*WORK ORDER:*
Among the following entries, count the lines that contain "synthesized" and report only the result.

Stored data entries:
## src/rtl/time_display_scanner.sv

```systemverilog
// Converts binary MM:SS from the upstream counter to BCD with a sequential
// double-dabble engine and scans the four digits onto a shared 7-segment bus.
module time_display_scanner #(
  parameter int SCAN_DIV = 4,
  parameter bit BLANK_LZ = 1'b0
) (
  input  logic        clk,
  input  logic        rst_n,
  input  logic [5:0]  second,
  input  logic [5:0]  minute,
  output logic [15:0] bcd_time,
  output logic        bcd_valid,
  output logic [3:0]  digit_sel,
  output logic [6:0]  seg
);

  localparam int DW = (SCAN_DIV > 1) ? $clog2(SCAN_DIV) : 1;
  localparam logic [DW-1:0] DIV_MAX = DW'(SCAN_DIV - 1);

  typedef enum logic {IDLE, CONV} state_t;

  state_t      state, state_nxt;
  logic [5:0]  sec_cap, min_cap;
  logic [13:0] sec_sr, min_sr, sec_step, min_step;
  logic [2:0]  iter;
  logic        capture, commit;

  logic [DW-1:0] div;
  logic [1:0]    idx, next_idx;
  logic          wrap;
  logic [3:0]    digit;
  logic [6:0]    seg_nxt;

  // Shift register layout is {tens, ones, binary}; after six steps the
  // BCD pair sits in bits [13:6].
  function automatic logic [13:0] dabble_step(input logic [13:0] s);
    logic [13:0] t;
    t = s;
    if (t[13:10] >= 4'd5) t[13:10] = t[13:10] + 4'd3;
    if (t[9:6] >= 4'd5) t[9:6] = t[9:6] + 4'd3;
    return {t[12:0], 1'b0};
  endfunction

  function automatic logic [6:0] seg_enc(input logic [3:0] d);
    case (d)
      4'd0: seg_enc = 7'h3F;
      4'd1: seg_enc = 7'h06;
      4'd2: seg_enc = 7'h5B;
      4'd3: seg_enc = 7'h4F;
      4'd4: seg_enc = 7'h66;
      4'd5: seg_enc = 7'h6D;
      4'd6: seg_enc = 7'h7D;
      4'd7: seg_enc = 7'h07;
      4'd8: seg_enc = 7'h7F;
      4'd9: seg_enc = 7'h6F;
      default: seg_enc = 7'h00;
    endcase
  endfunction

  assign sec_step = dabble_step(sec_sr);
  assign min_step = dabble_step(min_sr);

  always_ff @(posedge clk or negedge rst_n) begin
    if (!rst_n) state <= IDLE;
    else        state <= state_nxt;
  end

  always_comb begin
    state_nxt = state;
    capture   = 1'b0;
    commit    = 1'b0;
    case (state)
      IDLE: begin
        if (second != sec_cap || minute != min_cap) begin
          capture   = 1'b1;
          state_nxt = CONV;
        end
      end
      CONV: begin
        if (iter == 3'd5) begin
          commit    = 1'b1;
          state_nxt = IDLE;
        end
      end
      default: state_nxt = IDLE;
    endcase
  end

  always_ff @(posedge clk or negedge rst_n) begin
    if (!rst_n) begin
      sec_cap   <= '0;
      min_cap   <= '0;
      sec_sr    <= '0;
      min_sr    <= '0;
      iter      <= '0;
      bcd_time  <= '0;
      bcd_valid <= 1'b0;
    end else begin
      bcd_valid <= commit;
      if (capture) begin
        sec_cap <= second;
        min_cap <= minute;
        sec_sr  <= {8'd0, second};
        min_sr  <= {8'd0, minute};
        iter    <= '0;
      end else if (state == CONV) begin
        sec_sr <= sec_step;
        min_sr <= min_step;
        iter   <= iter + 3'd1;
      end
      if (commit) bcd_time <= {min_step[13:6], sec_step[13:6]};
    end
  end

  assign wrap     = (div == DIV_MAX);
  assign next_idx = wrap ? idx + 2'd1 : idx;

  always_comb begin
    digit = bcd_time[3:0];
    case (next_idx)
      2'd0: digit = bcd_time[3:0];
      2'd1: digit = bcd_time[7:4];
      2'd2: digit = bcd_time[11:8];
      2'd3: digit = bcd_time[15:12];
      default: digit = bcd_time[3:0];
    endcase
    seg_nxt = seg_enc(digit);
    if (BLANK_LZ && next_idx == 2'd3 && digit == 4'd0) seg_nxt = 7'h00;
  end

  // Select and segment data are registered together so they never skew.
  always_ff @(posedge clk or negedge rst_n) begin
    if (!rst_n) begin
      div       <= '0;
      idx       <= '0;
      digit_sel <= 4'b0001;
      seg       <= 7'h3F;
    end else begin
      div       <= wrap ? '0 : div + DW'(1);
      idx       <= next_idx;
      digit_sel <= 4'b0001 << next_idx;
      seg       <= seg_nxt;
    end
  end

endmodule
```

## config.mk

```make
export PLATFORM = sky130hd
export DESIGN_NAME = time_display_scanner
export DESIGN_NICKNAME = d
export VERILOG_FILES = /design/src/rtl/time_display_scanner.sv
export SDC_FILE = /design/constraint.sdc
export NUM_CORES = 1
export LEC_CHECK = 0
export CAP_MARGIN = 10
export CORE_UTILIZATION = 56
export CTS_CLUSTER_SIZE = 30
export DETAILED_ROUTE_END_ITERATION = 10
export PLACE_DENSITY = 0.81
export SLEW_MARGIN = 30
export SYNTH_ARGS = -nofsm -noshare
export SYNTH_HDL_FRONTEND = slang
export SYNTH_SLANG_ARGS = --single-unit
export TNS_END_PERCENT = 5
```

## constraint.sdc

```tcl
create_clock -name clk -period 2.35 [get_ports clk]
set_input_delay 0.47 -clock clk [delete_from_list [all_inputs] [get_ports clk]]
set_output_delay 0.47 -clock clk [all_outputs]
set_load 0.02 [all_outputs]
```

==> results.yml <==
run_status:
  status: "finished, final reports clean"
grt:
  grt_pass1_vias: 2450
  grt_max_degree: 44
  antenna_found_initial: 0
  overflow: 0
  grt_util_all_layers_pct: 23.03
  grt_pass1_wl_microns: 11470
route:
  route.detailed.drc: 0
  routedWlPerCell_microns: 14.87
  final_antenna_net_count: 0
  wl_microns: 6898
  routed_via_density: 5.608
  vias: 2602
  initialDrtViolationCount: 176
  firstDrtPassIters: 4
yosys:
  synthSimpleGateAreaFrac_pct: 12.45
  synth_nets: 361
  yosysUniqueCellTypes: 44
  synth_compound_area_share_pct: 11.73
  syn-cell-area_sq_um: 3617
  synth_cells: 334
  synthAdderAreaFrac_pct: 4.497
  ys_seq_area_share_pct: 52.82
  yosysMostFrequentCell: "dfrtp_1"
  ys_ff_latch: 76
  yosys-top-cells-count: "dfrtp_1 (69), o21ai_0 (40), nand2_1 (39)"
  synth_top_area_share_pct: 47.73
  synth_area_leaders: "dfrtp_1 (48%), o21ai_0 (5.5%), mux2_2 (5.3%)"
  yosys_warnings: 0
  synth_top_area_cell: "dfrtp_1"
  synth_edf_count: 0
  avgSynthCellArea_sq_um: 10.83
  ys.flop_type: "dfrtp_1"
  synthArstFlopShare_pct: 100.0
  synthXorXnorAreaFrac_pct: 4.600
  synth_top_family_by_area: "simple AND/OR/NAND/NOR gates"
  synth.area.mux_share_pct: 10.69
worst_setup_path:
  r2r_cells: 7
  crit_required_ps: 2620
  crit_path_cell_trace: "ha_1, or2_4, mux2_4, o211a_4, ha_1, mux2_2, a21oi_1"
  worstPathArrival_ps: 2490
  worst_setup_path_start_kind: "flop"
  cp_slowest_cell: "dfrtp_1"
  rr_startpoint: "div[0]"
  cp-end-kind: "flop"
  worstPathMaxFanout: 6
  cpPeakStageDelay_ps: 390
  timing.critical_path.mode_cell: "ha_1"
  rrSetupSlack_ps: 130
  critPathKind: "flop to flop"
  timing.rr.end: "seg[6]"
clocking:
  cts_buffers: 9
  post_cts.repair.setup_buffers: 0
  cts_resized: 0
  clock-sinks: 76
  cts_tree: "yes"
  cts_buffer_depth: 2
  htree_num_levels: 3
  clk_latency_ps: 350
  cts_hold_buf: 0
  cts-root-buf: "clkbuf_8"
  clk_pin_slew_ps: 80
die:
  dieArea_sq_um: 6785
  die_width_microns: 82.37
  initial_core_util_pct: 59.68
  core_area_sq_um: 6061
  fp.dieH_microns: 82.37
  pin_count: 42
  rows: 28
timing:
  hold-worst-slack_ps: 47.66
  rsz0062_at_grt: "no"
  timing.slew.headroom_pct: 66.76
  fmax_mhz: 451.0
  timing.final.setup_violations: 0
  hold_viol: 0
  period_share_pct: 94.36
  worst_pin_slew_ps: 495.5
  setup_tns_ps: 0
  drv_slew: 0
  fin_skew_ps: 9.453
  min_period_ps: 2217
  setup_slack_ps: 132.6
place:
  gp_congestion: 0.8936
  port_buffers: 41
  hpwl_microns: 4992
  place_ws_ps: 47.61
  dp.cells: 448
  post_dp_cell_area_sq_um: 4179
layout:
  fin_cells: 464
  layout-drive-gt1-share_pct: 16.45
  diodes: 0
  fin_util_pct: 72.52
  multiInputGateArea_sq_um: 1597
  fillers: 437
  final_cell_area_sq_um: 4395
  syn_to_final_growth_pct: 21.52
  fin_nets: 411
  ff_latch_area_sq_um: 1911
pwr:
  finalPower_mw: 5.719
  leakagePower_nw: 1.880
  vdd_drop_max_mv: 0.6849
  powerDensity_nw_per_um2: 1301
job:
  maxCapViolations: 0
min_path:
  hold_path_class: "input pin to async pin"
## cell families after synthesis
| logic type | count (synthesis) |
|---|---|
| and+or+nand+nor | 90 |
| DFF | 76 |
| AOI/OAI and AO/OA | 71 |
| muxes | 36 |
| buffers and inverters | 29 |
| xor gates and xnor gates | 19 |
| adders and majority gates | 13 |
## placed cells by master, fill, tap and decap left out, drive strengths merged, types with 2 or more instances in the layout
master / count
o221ai: 4
nand4: 3
clkinv: 4
nand2: 40
or4b: 2
bufinv: 2
ha: 13
nor3: 2
buf: 13
dfrtp: 69
inv: 13
nand2b: 4
nor3b: 6
clkdlybuf4s50: 40
a21oi: 17
mux2i: 18
clkbuf: 10
mux2: 18
nand3: 18
xnor2: 18
clkinvlp: 2
and2: 3
dfstp: 7
o211a: 2
o21ai: 40
nor2: 8
o31a: 2
## layer usage
metal | wire, microns | vias up | track usage [%]
met2 | 3347 | 67 | 37.11
met3 | 283 | 7 | 4.505
met1 | 3210 | 1259 | 30.35
li1 | - | 1269 | -
met4 | 56 | 0 | 9.825
met5 | 0 | - | 0
## critical path, delay by kind of cell, from the launching register on
family / cells / cell delay (ps)
AOI/OAI and AO/OA: 2 / 400
adders and majority gates: 2 / 500
muxes: 2 / 570
and+or+nand+nor: 1 / 290
DFF: 1 / 390
## power breakdown
part | total [mW] | switching (mW) | internal [mW]
logic | 2.35 | 1.23 | 1.12
clock network | 1.08 | 0.485 | 0.598
registers | 2.29 | 0.411 | 1.88
## worst max-delay path by stage
stage	from	cells past startpoint	slack [ps]	to
floorplan	div[0]	7	320	seg[6]
global placement	minute[4]	7	100	min_sr[2]
detailed placement	minute[2]	7	50	sec_sr[5]
CTS	div[0]	7	140	seg[6]
global route	div[0]	7	70	seg[6]
finish	div[0]	7	130	seg[6]
## sequential cells by signal (all words and copies together), names as in the netlist
| name | cells |
|---|---|
| bcd_time | 16 |
| min_sr | 14 |
| sec_sr | 14 |
| seg | 7 |
| min_cap | 6 |
| sec_cap | 6 |
| digit_sel | 4 |
| iter | 3 |
| div | 2 |
| idx | 2 |
| bcd_valid | 1 |
| state | 1 |
## area by class of cell
class	count	area share (%)
Clock buffer	10	2.903
Clock inverter	6	2.021
Multi-Input combinational cell	229	36.32
Sequential cell	76	43.47
Timing Repair Buffer	53	11.84
Inverter	15	1.309
Tap cell	75	2.135
No activity file was read; power rests on OpenSTA's default activity.
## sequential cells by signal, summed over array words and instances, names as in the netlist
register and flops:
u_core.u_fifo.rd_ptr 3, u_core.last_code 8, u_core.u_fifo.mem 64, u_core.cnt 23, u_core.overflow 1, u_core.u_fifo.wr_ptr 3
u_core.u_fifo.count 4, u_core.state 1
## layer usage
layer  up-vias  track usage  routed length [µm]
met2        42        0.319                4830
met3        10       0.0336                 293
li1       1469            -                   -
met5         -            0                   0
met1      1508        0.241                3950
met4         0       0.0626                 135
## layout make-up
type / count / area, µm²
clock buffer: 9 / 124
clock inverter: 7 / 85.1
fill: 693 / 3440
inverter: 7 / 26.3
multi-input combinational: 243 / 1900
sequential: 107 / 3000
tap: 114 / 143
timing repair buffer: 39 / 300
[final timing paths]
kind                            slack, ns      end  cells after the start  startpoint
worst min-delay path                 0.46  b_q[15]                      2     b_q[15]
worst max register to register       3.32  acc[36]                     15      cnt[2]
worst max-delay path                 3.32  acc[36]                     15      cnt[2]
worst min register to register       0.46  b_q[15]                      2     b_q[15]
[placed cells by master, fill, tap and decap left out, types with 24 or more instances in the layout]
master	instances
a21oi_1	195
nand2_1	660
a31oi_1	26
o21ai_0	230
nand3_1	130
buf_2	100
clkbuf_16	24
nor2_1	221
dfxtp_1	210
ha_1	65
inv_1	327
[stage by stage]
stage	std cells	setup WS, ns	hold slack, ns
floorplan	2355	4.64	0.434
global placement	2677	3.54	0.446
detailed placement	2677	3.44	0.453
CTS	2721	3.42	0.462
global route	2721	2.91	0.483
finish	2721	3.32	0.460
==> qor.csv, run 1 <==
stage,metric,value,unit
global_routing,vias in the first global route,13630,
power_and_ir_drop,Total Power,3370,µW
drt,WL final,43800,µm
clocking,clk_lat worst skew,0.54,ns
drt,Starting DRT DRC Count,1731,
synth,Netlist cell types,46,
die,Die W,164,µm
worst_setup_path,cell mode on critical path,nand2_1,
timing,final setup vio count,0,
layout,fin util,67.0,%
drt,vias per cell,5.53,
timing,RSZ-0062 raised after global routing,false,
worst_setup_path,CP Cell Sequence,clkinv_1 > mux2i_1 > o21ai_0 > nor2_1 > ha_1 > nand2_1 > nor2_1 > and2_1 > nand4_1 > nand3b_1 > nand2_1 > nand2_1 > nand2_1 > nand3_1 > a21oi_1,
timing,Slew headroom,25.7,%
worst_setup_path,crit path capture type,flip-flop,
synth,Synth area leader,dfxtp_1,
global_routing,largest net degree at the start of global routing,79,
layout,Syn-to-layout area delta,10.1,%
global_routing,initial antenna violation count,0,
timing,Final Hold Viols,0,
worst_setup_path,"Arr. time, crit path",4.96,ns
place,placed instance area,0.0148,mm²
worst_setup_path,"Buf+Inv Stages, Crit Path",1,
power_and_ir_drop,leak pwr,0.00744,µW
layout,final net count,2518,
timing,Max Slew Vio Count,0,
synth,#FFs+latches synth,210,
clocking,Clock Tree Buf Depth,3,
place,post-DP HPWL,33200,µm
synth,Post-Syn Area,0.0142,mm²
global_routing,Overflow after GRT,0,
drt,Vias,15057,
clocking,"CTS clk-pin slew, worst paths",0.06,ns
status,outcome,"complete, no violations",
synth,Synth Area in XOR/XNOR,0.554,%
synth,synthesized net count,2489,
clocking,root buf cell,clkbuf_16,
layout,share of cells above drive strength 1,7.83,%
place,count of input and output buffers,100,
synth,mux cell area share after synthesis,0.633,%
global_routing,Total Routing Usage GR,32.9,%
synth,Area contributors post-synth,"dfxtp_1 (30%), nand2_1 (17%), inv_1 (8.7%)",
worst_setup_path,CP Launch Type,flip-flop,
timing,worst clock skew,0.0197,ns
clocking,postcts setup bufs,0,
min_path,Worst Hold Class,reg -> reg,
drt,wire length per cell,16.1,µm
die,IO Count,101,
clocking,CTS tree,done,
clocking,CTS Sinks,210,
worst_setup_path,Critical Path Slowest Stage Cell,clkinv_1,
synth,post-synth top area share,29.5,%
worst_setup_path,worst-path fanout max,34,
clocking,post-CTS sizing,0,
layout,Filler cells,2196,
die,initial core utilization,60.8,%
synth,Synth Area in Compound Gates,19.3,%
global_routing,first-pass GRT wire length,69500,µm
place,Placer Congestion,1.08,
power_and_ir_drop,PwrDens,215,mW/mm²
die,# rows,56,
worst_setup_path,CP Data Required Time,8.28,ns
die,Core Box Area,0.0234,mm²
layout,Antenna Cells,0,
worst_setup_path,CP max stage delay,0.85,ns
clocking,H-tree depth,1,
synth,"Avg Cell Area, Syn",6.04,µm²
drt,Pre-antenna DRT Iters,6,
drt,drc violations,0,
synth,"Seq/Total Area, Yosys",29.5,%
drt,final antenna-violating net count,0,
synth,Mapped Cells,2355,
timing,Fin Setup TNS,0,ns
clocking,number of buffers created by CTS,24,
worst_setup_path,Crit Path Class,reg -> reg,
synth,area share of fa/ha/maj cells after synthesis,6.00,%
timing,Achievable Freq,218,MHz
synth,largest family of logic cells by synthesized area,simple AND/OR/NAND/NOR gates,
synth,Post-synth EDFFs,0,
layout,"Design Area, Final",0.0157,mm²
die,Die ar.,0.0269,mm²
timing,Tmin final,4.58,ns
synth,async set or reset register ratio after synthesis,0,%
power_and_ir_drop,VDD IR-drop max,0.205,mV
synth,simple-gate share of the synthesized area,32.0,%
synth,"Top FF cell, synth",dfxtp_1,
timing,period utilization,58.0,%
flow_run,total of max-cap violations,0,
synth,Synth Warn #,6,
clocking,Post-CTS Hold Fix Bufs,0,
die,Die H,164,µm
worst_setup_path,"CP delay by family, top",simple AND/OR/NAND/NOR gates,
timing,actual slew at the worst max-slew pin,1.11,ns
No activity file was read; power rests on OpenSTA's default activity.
[src/rtl/mem_port_arbiter.sv]
// Arbitrates one single-ported memory between the fetch and data requesters; one transaction in flight.
// Optional ARB_STARVE_GUARD_EN: after MAX_DATA_GRANTS data grants with fetch waiting, fetch wins once.
module mem_port_arbiter #(
  parameter int ADDR_W          = 32,
  parameter int DATA_W          = 32,
  parameter int MAX_DATA_GRANTS = 4
) (
  input  logic                i_clk,
  input  logic                i_rst,
  input  logic                i_if_req,
  input  logic [ADDR_W-1:0]   i_if_addr,
  input  logic                i_if_kill,
  output logic                o_if_ready,
  output logic [DATA_W-1:0]   o_if_rdata,
  input  logic                i_d_req,
  input  logic                i_d_we,
  input  logic [DATA_W/8-1:0] i_d_be,
  input  logic [ADDR_W-1:0]   i_d_addr,
  input  logic [DATA_W-1:0]   i_d_wdata,
  output logic                o_d_ready,
  output logic [DATA_W-1:0]   o_d_rdata,
  output logic                o_mem_req,
  output logic                o_mem_we,
  output logic [DATA_W/8-1:0] o_mem_be,
  output logic [ADDR_W-1:0]   o_mem_addr,
  output logic [DATA_W-1:0]   o_mem_wdata,
  input  logic                i_mem_ack,
  input  logic [DATA_W-1:0]   i_mem_rdata,
  output logic                o_busy
);

  localparam int BE_W = DATA_W / 8;

  typedef enum logic [1:0] {S_IDLE, S_BUSY_I, S_BUSY_D} state_t;

  state_t              r_state;
  state_t              w_state_nxt;
  logic                w_grant_d;
  logic                w_grant_i;
  logic                w_ack_i;
  logic                w_ack_d;
  logic                w_fetch_ok;
  logic                w_fetch_first;
  logic                w_fetch_dead;
  logic                r_kill;
  logic                r_mem_req;
  logic                r_mem_we;
  logic [BE_W-1:0]     r_mem_be;
  logic [ADDR_W-1:0]   r_mem_addr;
  logic [DATA_W-1:0]   r_mem_wdata;
  logic                r_if_ready;
  logic                r_d_ready;
  logic [DATA_W-1:0]   r_if_rdata;
  logic [DATA_W-1:0]   r_d_rdata;

  assign w_fetch_ok   = i_if_req && !i_if_kill;
  // A kill raised in the ack cycle itself must also suppress delivery.
  assign w_fetch_dead = r_kill || i_if_kill;

`ifdef ARB_STARVE_GUARD_EN
  localparam int CNT_W = $clog2(MAX_DATA_GRANTS + 1);
  logic [CNT_W-1:0] r_dgrants;

  assign w_fetch_first = (r_dgrants >= CNT_W'(MAX_DATA_GRANTS));

  always_ff @(posedge i_clk or negedge i_rst) begin
    if (!i_rst) begin
      r_dgrants <= '0;
    end else if (w_grant_i) begin
      r_dgrants <= '0;
    end else if (w_grant_d && w_fetch_ok) begin
      r_dgrants <= r_dgrants + 1'b1;
    end
  end
`else
  assign w_fetch_first = 1'b0;
`endif

  always_comb begin
    w_state_nxt = r_state;
    w_grant_d   = 1'b0;
    w_grant_i   = 1'b0;
    w_ack_i     = 1'b0;
    w_ack_d     = 1'b0;
    case (r_state)
      S_IDLE: begin
        if (i_d_req && !(w_fetch_first && w_fetch_ok)) begin
          w_grant_d   = 1'b1;
          w_state_nxt = S_BUSY_D;
        end else if (w_fetch_ok) begin
          w_grant_i   = 1'b1;
          w_state_nxt = S_BUSY_I;
        end
      end
      S_BUSY_I: begin
        if (i_mem_ack) begin
          w_ack_i     = 1'b1;
          w_state_nxt = S_IDLE;
        end
      end
      S_BUSY_D: begin
        if (i_mem_ack) begin
          w_ack_d     = 1'b1;
          w_state_nxt = S_IDLE;
        end
      end
      default: w_state_nxt = S_IDLE;
    endcase
  end

  always_ff @(posedge i_clk or negedge i_rst) begin
    if (!i_rst) begin
      r_state <= S_IDLE;
    end else begin
      r_state <= w_state_nxt;
    end
  end

  always_ff @(posedge i_clk or negedge i_rst) begin
    if (!i_rst) begin
      r_mem_req   <= 1'b0;
      r_mem_we    <= 1'b0;
      r_mem_be    <= '0;
      r_mem_addr  <= '0;
      r_mem_wdata <= '0;
      r_if_ready  <= 1'b0;
      r_d_ready   <= 1'b0;
      r_if_rdata  <= '0;
      r_d_rdata   <= '0;
      r_kill      <= 1'b0;
    end else begin
      r_if_ready <= w_ack_i && !w_fetch_dead;
      r_d_ready  <= w_ack_d;
      if (w_grant_d) begin
        r_mem_req   <= 1'b1;
        r_mem_we    <= i_d_we;
        r_mem_be    <= i_d_be;
        r_mem_addr  <= i_d_addr;
        r_mem_wdata <= i_d_wdata;
      end else if (w_grant_i) begin
        r_mem_req  <= 1'b1;
        r_mem_we   <= 1'b0;
        r_mem_be   <= '1;
        r_mem_addr <= i_if_addr;
      end else if (w_ack_i || w_ack_d) begin
        r_mem_req <= 1'b0;
      end
      if (w_ack_i && !w_fetch_dead) begin
        r_if_rdata <= i_mem_rdata;
      end
      if (w_ack_d && !r_mem_we) begin
        r_d_rdata <= i_mem_rdata;
      end
      if (w_ack_i) begin
        r_kill <= 1'b0;
      end else if (r_state == S_BUSY_I && i_if_kill) begin
        r_kill <= 1'b1;
      end
    end
  end

  assign o_mem_req   = r_mem_req;
  assign o_mem_we    = r_mem_we;
  assign o_mem_be    = r_mem_be;
  assign o_mem_addr  = r_mem_addr;
  assign o_mem_wdata = r_mem_wdata;
  assign o_if_ready  = r_if_ready;
  assign o_if_rdata  = r_if_rdata;
  assign o_d_ready   = r_d_ready;
  assign o_d_rdata   = r_d_rdata;
  assign o_busy      = (r_state != S_IDLE);

endmodule

[config.mk]
export PLATFORM = sky130hd
export DESIGN_NAME = mem_port_arbiter
export DESIGN_NICKNAME = d
export VERILOG_FILES = /design/src/rtl/mem_port_arbiter.sv
export SDC_FILE = /design/constraint.sdc
export NUM_CORES = 1
export LEC_CHECK = 0
export ABC_AREA = 1
export CAP_MARGIN = 20
export CORE_UTILIZATION = 41
export CTS_CLUSTER_SIZE = 25
export DETAILED_ROUTE_END_ITERATION = 6
export PLACE_DENSITY = 0.85
export SLEW_MARGIN = 15
export SYNTH_ARGS = -nofsm -noshare
export SYNTH_HDL_FRONTEND = slang
export SYNTH_SLANG_ARGS = --single-unit
[constraint.sdc]
create_clock -name i_clk -period 1.68 [get_ports i_clk]
set_clock_uncertainty 0.15 [all_clocks]
set_input_delay 0.336 -clock i_clk [delete_from_list [all_inputs] [get_ports i_clk]]
set_output_delay 0.336 -clock i_clk [all_outputs]
set_load 0.005 [all_outputs]
==> key figures, run 1 <==
Outcome
  – Status: finished, violations left
  – Violated checks: setup timing

Global routing
  – GR Util met2: 44.8%
  – Global routing's busiest layer: met2
  – Total track usage: 25.1%
  – Pin count of the biggest net entering global routing: 37
  – Initial antenna violation count: 0
  – Total grt overflow: 0
  – Met3 Use GR: between 8 and 9%
  – Number of global-route vias before repair: 5507
  – Grt met1 use: between 20 and 30%
  – Global-route wire length before repair: 27800 um

Route
  – Pre-Repair DR Iteration Count: 5
  – Routed Wire Length: 20900 um
  – Wire length per cell: 17.4 um
  – Initial DRC count: 429
  – Vias per cell: around 4.9
  – Via count: 5872
  – Antenna viol nets, final: 0
  – DRC Markers: 0

Synthesis
  – Post-Syn Instances: slightly below 700
  – Flops & latches, synth: between 100 and 150
  – Register area share after synthesis: about three fifths
  – Post-synth cell types: 18
  – Mapped Area: 5830 um^2
  – YS warnings: 0
  – Syn_area_per_cell: 8.64 um^2
  – Syn nets: about 820

Floorplanning
  – Full die area: 14700 um^2
  – Initial Util: 42.0%
  – Placement row count: between 40 and 50
  – Core area: 13900 um^2
  – Die height: 121 um
  – I/O pin cnt: roughly 280
  – Die Width: 121 um

Worst hold path
  – Hold Crit Class: input pin to asynchronous set/reset pin

Power and ir drop
  – Total power: 17200 uW
  – Static Leak: approximately 0.0054 uW
  – VDD IR max: 916 uV
  – Pwr per Cell Area: around 1700 nW/um^2

Timing
  – Tmin final: between 1500 and 2000 ps
  – RSZ-0062 raised after global routing: true
  – TNS Setup: -209 ps
  – Fmax: 0.574 GHz
  – Final setup viols: 13
  – Max Slew Vio Count: 0
  – Final Hold Fails: 0
  – Worst setup margin: -61.3 ps
  – Tcrit/Tclk final: 104%
  – Worst slew pin tran: 373 ps
  – Max_slew headroom: 75.1%

Layout
  – Area grow syn2layout: 72.1%
  – Fill cells: 977
  – Area of all placed cells without fillers: 10000 um^2
  – Fin nets: 1151
  – Post-layout util: 72.2%
  – Layout cells sized above 1: between 15 and 20%
  – Ant diodes: 0

Worst setup path
  – R2r startpoint: r_state[1]$_DFFE_PN0P_
  – Startpoint types: register
  – Crit path buf inv count: 3
  – Max FO, Critical Path: 5
  – Critical Path Sink Type: register
  – Crit path cell chain: inv_2 > buf_4 > ha_4 > nand2_2 > nor2_4 > nand2_4 > clkbuf_16 > nand2_2 > o21ai_1
  – Critical path class: register to register
  – Worst setup endpoint: o_if_rdata[15]$_DFFE_PN0P_
  – Number of cells on the worst reg-to-reg path: 9
  – CP startpoint: r_state[1]$_DFFE_PN0P_
  – R2R Path End: o_if_rdata[15]$_DFFE_PN0P_
  – Most frequent cell on the critical path: nand2_2
  – Delay-heaviest family, CP: simple AND/OR/NAND/NOR gates
  – Critical path's largest stage delay: 380 ps
  – Critical Path RT: 1820 ps
  – Crit path max-delay cell type: dfrtp_1
  – Critical path depth: 9
  – R2r setup slk: -60 ps
  – WP data arrival: about 1900 ps

Clock tree
  – CTS tree: done
  – Clock Tree Root: clkbuf_16
  – Clock-pin slew of the registers on the worst-case setup and hold paths: about 60 ps
  – Latest clock arrival within the worst-skew pair: 420 ps
  – CTS sink cnt: 139
  – Total CTS buffers: 17
  – H-tree depth: 4
  – Max Buffers Root-to-Sink: 2

Place
  – Place WS: -207 ps
  – Gpl congestion: around 0.8
  – DP Area: 8960 um^2
  – Detailed placement HPWL: 12400 um
  – I/O Buffers: 275

Job
  – Max Cap Viol: 0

*RESPONSE FOR THIS EXERCISE:*
3